The Shou said nothing. Tycho wondered if the man had followed what he had just said. 'Master Kuang?'
'I understand,' the Shou said narrowly. He stood stiff and said in words that sounded carefully practiced, 'The man I'm looking for is a one-eyed hin-a halfling-who was mate on a ship called the Sow. His name-then-was Brin.'
Laughter died instantly. Grins disappeared. Even Ty cho felt his anger drain away. 'Master Kuang…'
Kuang Li Chien gave him a sharp glare. To the crowd, he said, 'I will reward anyone who takes me to Brin. I have business with him.'
For a moment, no one moved. Then a chair scraped back. 'I'll take you to Brin,' called a voice.
Lander stood up.
Breath caught in Tycho's throat. He glanced at the Shou. The man was giving Lander a measured look that turned into a curt nod. 'Very well.' He twisted around and set his tankard, still full, on the bar. As he picked up his saber, Tycho caught his eye and tried to give him a slight shake of his head, a silent warning. Kuang Li Chien just pressed his lips together and turned away. 'I will give you the reward when we find Brin,' he said to Lander.
'Fair enough.' Lander adjusted his mantle and walked over to the door. A box beside it held cheap torches for patrons who needed them. Lander flipped a coin into the box and took one, holding it over a candle to light it. In only a moment, the torch was burning and a wreath of smoke surrounded Lander. He opened the door. Cold air and snow gusted inside. 'After you,' he said.

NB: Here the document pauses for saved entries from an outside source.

`config.mk`:
```
export PLATFORM = sky130hd
export DESIGN_NAME = seq_pair_detector
export DESIGN_NICKNAME = d
export VERILOG_FILES = /design/src/rtl/seq_pair_pkg.sv /design/src/rtl/seq_pair_next.sv /design/src/rtl/seq_pair_out.sv /design/src/rtl/seq_pair_detector.sv
export SDC_FILE = /design/constraint.sdc
export NUM_CORES = 1
export LEC_CHECK = 0
export ABC_AREA = 1
export BUFFER_PORTS_ARGS = -buffer_cell sky130_fd_sc_hd__buf_4
export CAP_MARGIN = 20
export CORE_AREA = 2 2 39 41
export CTS_CLUSTER_SIZE = 30
export DETAILED_ROUTE_END_ITERATION = 10
export DIE_AREA = 0 0 41 43
export GPL_ROUTABILITY_DRIVEN = 0
export PLACE_DENSITY_LB_ADDON = 0.25
export SLEW_MARGIN = 20
export SYNTH_ARGS = -nofsm -noshare
export SYNTH_HDL_FRONTEND = slang
export SYNTH_SLANG_ARGS = --single-unit
```
`constraint.sdc`:
```
create_clock -name clk -period 1.2 [get_ports clk]
set_clock_uncertainty 0.2 [all_clocks]
set_input_delay 0.18 -clock clk [delete_from_list [all_inputs] [get_ports clk]]
set_output_delay 0.18 -clock clk [all_outputs]
set_load 0.05 [all_outputs]
```
`src/rtl/seq_pair_pkg.sv`:
```
package seq_pair_pkg;
  localparam int unsigned ST_W = 3;

  typedef enum logic [ST_W-1:0] {
    ST_IDLE   = 3'b000,
    ST_ONE    = 3'b001,
    ST_TWO    = 3'b010,
    ST_GAP    = 3'b011,
    ST_THREE  = 3'b100,
    ST_HITGAP = 3'b101,
    ST_HITRUN = 3'b110
  } det_state_e;
endpackage

```
`src/rtl/seq_pair_next.sv`:
```
module seq_pair_next
  import seq_pair_pkg::*;
(
  input  logic [ST_W-1:0] cur_st,
  input  logic            w,
  output logic [ST_W-1:0] nxt_st
);
  always_comb begin
    case (cur_st)
      ST_IDLE:   nxt_st = w ? ST_ONE   : ST_IDLE;
      ST_ONE:    nxt_st = w ? ST_TWO   : ST_IDLE;
      ST_TWO:    nxt_st = w ? ST_THREE : ST_GAP;
      ST_GAP:    nxt_st = w ? ST_HITGAP : ST_IDLE;
      ST_THREE:  nxt_st = w ? ST_HITRUN : ST_GAP;
      ST_HITGAP: nxt_st = w ? ST_TWO   : ST_IDLE;
      ST_HITRUN: nxt_st = w ? ST_HITRUN : ST_GAP;
      default:   nxt_st = ST_IDLE;
    endcase
  end
endmodule

```
`src/rtl/seq_pair_out.sv`:
```
module seq_pair_out
  import seq_pair_pkg::*;
(
  input  logic [ST_W-1:0] cur_st,
  output logic            hit
);
  always_comb begin
    hit = (cur_st == ST_HITGAP) || (cur_st == ST_HITRUN);
  end
endmodule

```
`src/rtl/seq_pair_detector.sv`:
```
module seq_pair_detector
  import seq_pair_pkg::*;
(
  input  logic            clk,
  input  logic            rst_n,
  input  logic            w_in,
  output logic            z_out,
  output logic [ST_W-1:0] state_out
);
  logic [ST_W-1:0] st_q;
  logic [ST_W-1:0] st_d;

  seq_pair_next u_next (
    .cur_st (st_q),
    .w      (w_in),
    .nxt_st (st_d)
  );

  always_ff @(posedge clk) begin
    if (!rst_n) st_q <= ST_IDLE;
    else        st_q <= st_d;
  end

  seq_pair_out u_out (
    .cur_st (st_q),
    .hit    (z_out)
  );

  assign state_out = st_q;
endmodule

```
==> results.tsv, run 1 <==
metric	value	unit
status	finished, violations left	
failing checks	setup timing	
Port-buffer cells	6	
DP HPWL	349	um
Syn Std Cell Area	169	um^2
CTS Sinks	3	
Tmin final	1.37	ns
via/cell ratio	3.83	
Iteration-0 DRC Markers	2	
# Max-Cap Violations	0	
LEAKAGE	0.165	nW
top-count cell post-synth	nand2_1	
unrepaired setup endpoints after global routing	yes	
vias in the first global route	223	
fin nets	46	
worst hold path depth	3	
core area	1380	um^2
clock tree buffer depth	2	
PwrDens	1060	nW/um^2
Primary FF master, synth	dfxtp_1	
Layout area overhead	117	%
Final Max Slew Viols	0	
critical path startpoint category	flip-flop	
Die W	41	um
largest net degree at the start of global routing	6	
CTS tree	built	
GRT Total Usage	6.92	%
First-pass DRT Iterations	3	
wirelength, routed	471	um
via count	222	
Post-synth ARST share	0	%
Hold Path Origin	rst_n	
CP required	0.82	ns
synth unique cells	10	
clock root cell	clkbuf_4	
clk slew on worst S/H paths	0.03	ns
initial antenna violation count	0	
clk_lat worst skew	0.23	ns
fill cell count	161	
R2R setup slack	0.07	ns
# rows	14	
Area contributors post-synth	dfxtp_1 (36%), nand2_1 (18%), a21oi_2 (10%)	
Antenna diodes	0	
cell taking the most area after synthesis	dfxtp_1	
Final Power	0.387	mW
die area	1760	um^2
die extent in y	43	um
Ys Warns	0	
Post-synth EDFFs	0	
Synth Net Count	30	
WP data arrival	0.99	ns
grt ovf	0	
Peak VDD IR	437	uV
DR WL/cell	8.12	um
syn_area_per_cell	6.26	um^2
fin worst setup slack	-0.174	ns
critical path capture point type	primary output	
first-pass GRT wire length	800	um
Hold Slack	0.00342	ns
worst reg2reg startpoint	state_out[0]	
count of state elements after synthesis	3	
DRT antenna net count	0	
Commonest cells post-synth	nand2_1 (8), inv_1 (4), a21oi_1 (3), dfxtp_1 (3)	
I/O pins	7	
Final Setup Violations	2	
starting density of the core	12.2	%
sequential area share after synthesis	35.6	%
Post-Syn Instances	27	
CTS Buf Count	3	
drc violations	0	
Worst Max-Slew Pin Slew	0.141	ns
post-synth top area share	35.6	%
H-tree depth	1	
Fmax	728	MHz
worst reg2reg endpoint	state_out[0]	
Fin. Hold Viols	0	
CP Max Fanout	4	
crit share post-route	115	%
Largest register FFs	3	
kind of critical path	flip-flop to primary output	
share of layout cells above drive strength 1	61.9	%
Worst slew margin	90.6	%
Hold Path End	state_out[2]	
Hold Crit Class	input port to flip-flop	
reg2reg path depth	5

'No,' insisted Kuang Li Chien, 'I will follow you.' Lander shrugged and stepped out into the night. The Shou followed him without a backward glance.
The door slammed shut on a silent tavern. No one said anything-at least none of the Ease's regular patrons. At the table Lander had just abandoned, his men began snickering and jostling each other as they rushed to drain their tankards. After a few long moments, they rose and walked out the door as well. Once they were gone, Tycho blew out a long breath. 'Bind me,' he murmured. He lifted his tankard to his lips, gulped the bitter ale, and turned around to glance at Muire. Her face was hard. Both of them looked at the Shou's untouched tankard. 'Dead man's ale, Muire,' Tycho said.
The tavern keeper took the tankard and dumped the ale inside into a slop bucket. Tycho nodded and turned back around. Throughout the Ease, conversation was muted as people dived deep into their ale. Tycho pulled his strilling back up to his shoulder and put bow to string. Music rippled out, bringing sound back into the tavern and pushing away memory of the Shou's brief, ill-fated visit.
CHAPTER 2
Joing off with the man in the red tunic was a risk. Li clenched his teeth as the door of the stinking tavern slammed shut behind them. That had been his intent though, hadn't it? Find a dockside tavern and use one of the locals to locate Brin. The information he had obtained through haunting the wharves of Telflamm had been enough to suggest such a strategy would be the quickest and least obtrusive means of finding the hin-man. He could feel that he was close now-anticipation was a knife twisting in his gut. Maybe he should have waited for daybreak. Maybe he should have found a more reputable guide.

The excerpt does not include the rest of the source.